Director Takashi Yamazaki has a good record in adapting hit properties into live action movies, notably with his big budget version of Space Battleship Yamato in 2010. Parasyte, adapted from the manga by Hitoshi Iwaaki, topped the Japanese box office in 2014 and Yamazaki’s film feels much truer in both spirit and content to the source material than Shinji Higuchi’s misconceived Attack on Titan movie. In the lead, Shota Sometani looks refreshingly ordinary, lacking the clean cut teen idol look so common with young Japanese stars, and sporting an unflattering haircut for good measure. He’s very good at playing the awkward teenager and it’s easy to read Shinichi’s story as a teen struggling with their changing body and identity – particularly in the scene when Migi, reading Shinichi’s subconscious desires, gets overly grabby with his crush Satomi (Ai Hashimoto). Following an argument with his concerned mom (Kimiko Yo) who has noticed his moodiness, Shinichi grumbles, “I’m not a kid, so I’m bound to change.”
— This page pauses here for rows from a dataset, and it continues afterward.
### src/rtl/id_ex_stage.sv
// ID/EX pipeline register: captures decoded fields into the execute stage,
// inserting bubbles on flush/stall, with saturating event counters and a sticky stall-protocol flag.
module id_ex_stage (
    input  logic        clk,
    input  logic        rst_n,
    input  logic        id_valid,
    input  logic [6:0]  id_opcode,
    input  logic [2:0]  id_rsrc1,
    input  logic [2:0]  id_rsrc2,
    input  logic [2:0]  id_rdst,
    input  logic [15:0] id_imm,
    input  logic        id_load,
    input  logic        id_wb,
    input  logic        stallD,
    input  logic        flushE,
    input  logic        hold,
    input  logic        err_clr,
    output logic        ex_valid,
    output logic        ex_load,
    output logic        ex_wb,
    output logic [6:0]  ex_opcode,
    output logic [2:0]  ex_rsrc1,
    output logic [2:0]  ex_rsrc2,
    output logic [2:0]  ex_rdst,
    output logic [15:0] ex_imm,
    output logic        id_ready,
    output logic [15:0] stall_cnt,
    output logic [15:0] flush_cnt,
    output logic        err_stall
);

    localparam logic [15:0] CNT_MAX = 16'hFFFF;

    logic err_set;

    // Flush does not block decode: the squashed slot is simply overwritten by a bubble.
    assign id_ready = ~hold & ~stallD;

    // A legitimate load-use stall only happens while a valid load sits in execute.
    assign err_set = ~hold & ~flushE & stallD & ~(ex_valid & ex_load);

    // NOTE: sequential state uses non-blocking assignments so every register
    // samples pre-edge values, regardless of statement order in the block.
    always_ff @(posedge clk or negedge rst_n) begin
        if (!rst_n) begin
            ex_valid  <= 1'b0;
            ex_load   <= 1'b0;
            ex_wb     <= 1'b0;
            ex_opcode <= '0;
            ex_rsrc1  <= '0;
            ex_rsrc2  <= '0;
            ex_rdst   <= '0;
            ex_imm    <= '0;
            stall_cnt <= '0;
            flush_cnt <= '0;
            err_stall <= 1'b0;
        end else begin
            if (!hold) begin
                if (flushE || stallD) begin
                    ex_valid  <= 1'b0;
                    ex_load   <= 1'b0;
                    ex_wb     <= 1'b0;
                    ex_opcode <= '0;
                    ex_rsrc1  <= '0;
                    ex_rsrc2  <= '0;
                    ex_rdst   <= '0;
                    ex_imm    <= '0;
                    if (flushE) begin
                        if (flush_cnt != CNT_MAX) flush_cnt <= flush_cnt + 16'd1;
                    end else begin
                        if (stall_cnt != CNT_MAX) stall_cnt <= stall_cnt + 16'd1;
                    end
                end else begin
                    ex_valid  <= id_valid;
                    ex_load   <= id_valid & id_load;
                    ex_wb     <= id_valid & id_wb;
                    ex_opcode <= id_opcode;
                    ex_rsrc1  <= id_rsrc1;
                    ex_rsrc2  <= id_rsrc2;
                    ex_rdst   <= id_rdst;
                    ex_imm    <= id_imm;
                end
            end

            // A new violation on the same edge outranks the clear request.
            if (err_set) begin
                err_stall <= 1'b1;
            end else if (err_clr) begin
                err_stall <= 1'b0;
            end
        end
    end

endmodule
==> src/rtl/max_pool_2x2.sv <==
// max_pool_2x2: reduces each 2x2 window of int8 conv results (4 consecutive
// valid beats, windows in raster order) to one max-pooled value, optionally
// ReLU-clamped, with a sequential output address for the next layer's ifmap.
module max_pool_2x2 #(
    parameter int DATA_W  = 8,
    parameter int SIZE_W  = 8,
    parameter int ADDR_W  = 10,
    parameter int RELU_EN = 1
) (
    input  logic              clk,
    input  logic              rst,
    input  logic              cfg_valid_i,
    input  logic [SIZE_W-1:0] ofmap_size_i,
    input  logic              conv_valid_i,
    input  logic [DATA_W-1:0] conv_result_i,
    input  logic              last_i,
    output logic              pool_valid_o,
    output logic [DATA_W-1:0] pool_data_o,
    output logic [ADDR_W-1:0] pool_addr_o,
    output logic              pool_last_o,
    output logic              busy_o,
    output logic              err_o
);

    // Window counter is wide enough to hold (S/2)^2 for any S that fits SIZE_W.
    localparam int CNT_W = 2 * SIZE_W;
    localparam logic signed [DATA_W-1:0] MIN_VAL = {1'b1, {(DATA_W-1){1'b0}}};

    typedef enum logic {
        IDLE,
        RUN
    } state_t;

    state_t state;
    state_t state_next;

    logic [1:0]               beat_cnt;
    logic [CNT_W-1:0]         win_cnt;
    logic [CNT_W-1:0]         last_win;
    logic signed [DATA_W-1:0] run_max;
    logic signed [DATA_W-1:0] in_data;
    logic signed [DATA_W-1:0] max_cur;
    logic signed [DATA_W-1:0] pooled;
    logic [SIZE_W-1:0]        half_size;
    logic [CNT_W-1:0]         total_cfg;
    logic                     cfg_bad;
    logic                     on_last_window;
    logic                     last_expected;
    logic                     layer_end;

    assign in_data        = $signed(conv_result_i);
    assign max_cur        = (in_data > run_max) ? in_data : run_max;
    assign half_size      = ofmap_size_i >> 1;
    assign total_cfg      = CNT_W'(half_size) * CNT_W'(half_size);
    assign cfg_bad        = ofmap_size_i[0] | (ofmap_size_i < SIZE_W'(2));
    assign on_last_window = (win_cnt == last_win);
    assign last_expected  = (beat_cnt == 2'd3) && on_last_window;
    assign layer_end      = (state == RUN) && conv_valid_i && last_expected;
    assign busy_o         = (state == RUN);

    // Window-close result: signed max of the window, clamped at zero when ReLU is enabled.
    always_comb begin
        pooled = max_cur;
        if ((RELU_EN != 0) && max_cur[DATA_W-1]) begin
            pooled = '0;
        end
    end

    // State register.
    always_ff @(posedge clk) begin
        if (rst) begin
            state <= IDLE;
        end else begin
            state <= state_next;
        end
    end

    // Next state: a legal config starts a layer; the last beat of the last window ends it.
    always_comb begin
        state_next = state;
        case (state)
            IDLE: begin
                if (cfg_valid_i && !cfg_bad) begin
                    state_next = RUN;
                end
            end
            RUN: begin
                if (layer_end) begin
                    state_next = IDLE;
                end
            end
            default: state_next = IDLE;
        endcase
    end

    // Datapath: running max, beat/window counters, output register and sticky error.
    always_ff @(posedge clk) begin
        if (rst) begin
            beat_cnt     <= '0;
            win_cnt      <= '0;
            last_win     <= '0;
            run_max      <= MIN_VAL;
            pool_valid_o <= 1'b0;
            pool_data_o  <= '0;
            pool_addr_o  <= '0;
            pool_last_o  <= 1'b0;
            err_o        <= 1'b0;
        end else begin
            pool_valid_o <= 1'b0;
            pool_last_o  <= 1'b0;
            if (state == IDLE) begin
                if (cfg_valid_i) begin
                    last_win <= total_cfg - CNT_W'(1);
                    win_cnt  <= '0;
                    beat_cnt <= '0;
                    run_max  <= MIN_VAL;
                    err_o    <= cfg_bad;
                end
                if (conv_valid_i) begin
                    err_o <= 1'b1;
                end
            end else begin
                if (cfg_valid_i) begin
                    err_o <= 1'b1;
                end
                if (conv_valid_i) begin
                    if (last_i != last_expected) begin
                        err_o <= 1'b1;
                    end
                    if (beat_cnt == 2'd3) begin
                        pool_valid_o <= 1'b1;
                        pool_data_o  <= pooled;
                        pool_addr_o  <= ADDR_W'(win_cnt);
                        pool_last_o  <= on_last_window;
                        win_cnt      <= win_cnt + CNT_W'(1);
                        beat_cnt     <= '0;
                        run_max      <= MIN_VAL;
                    end else begin
                        beat_cnt <= beat_cnt + 2'd1;
                        run_max  <= (beat_cnt == 2'd0) ? in_data : max_cur;
                    end
                end
            end
        end
    end

endmodule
The special effects are generally good, if not as perfectly seamless as you might expect from a major Hollywood fx movie. Migi, voiced by Sadao Abe, looks slightly smooth and cartoony; fortunately the eye-lines are always correct when he’s talking to Shinichi.

The film isn’t shy about throwing in some gore and bloodshed. It’s not Ichi The Killer, but the appearance of the parasite-infected hosts is grotesque and their attacks on unsuspecting victims involve stabbing through sternums and decapitations galore. The body-horror element is certainly present in the film, but it doesn’t feel as pronounced as the anime and manga.

Yamazaki’s adaptation works best as suspenseful science fiction, as Shinichi faces the knowledge that the parasites are infiltrating humanity and clearly have some sort of plan to achieve control over the population. It’s much less effective as an action movie. While there are scenes in which Migi and Shinichi have to confront hostile parasites, they tend to be short. Despite their brevity, the final confrontation here packs a strong emotional punch given the identity of Shinichi’s opponent, which can’t be revealed without a major spoiler.

Increasing the intrigue is the fact that there is no unity of intent amongst the other parasites. Some see humans as nothing more than cattle, while others attempt to assimilate, hoping to blend in, and Shinichi struggles to distinguish enemies from potential allies.

With the sequel heading our way in June, Parasyte inevitably leaves plenty of plot threads left to untangle and questions to answer, but it’s a very strong start. While it’s heavy on CGI and there’s no shortage of dismembered body parts, Yamazaki wisely chooses to forgo spectacle in favour of suspense and a creeping sense of unease and paranoia.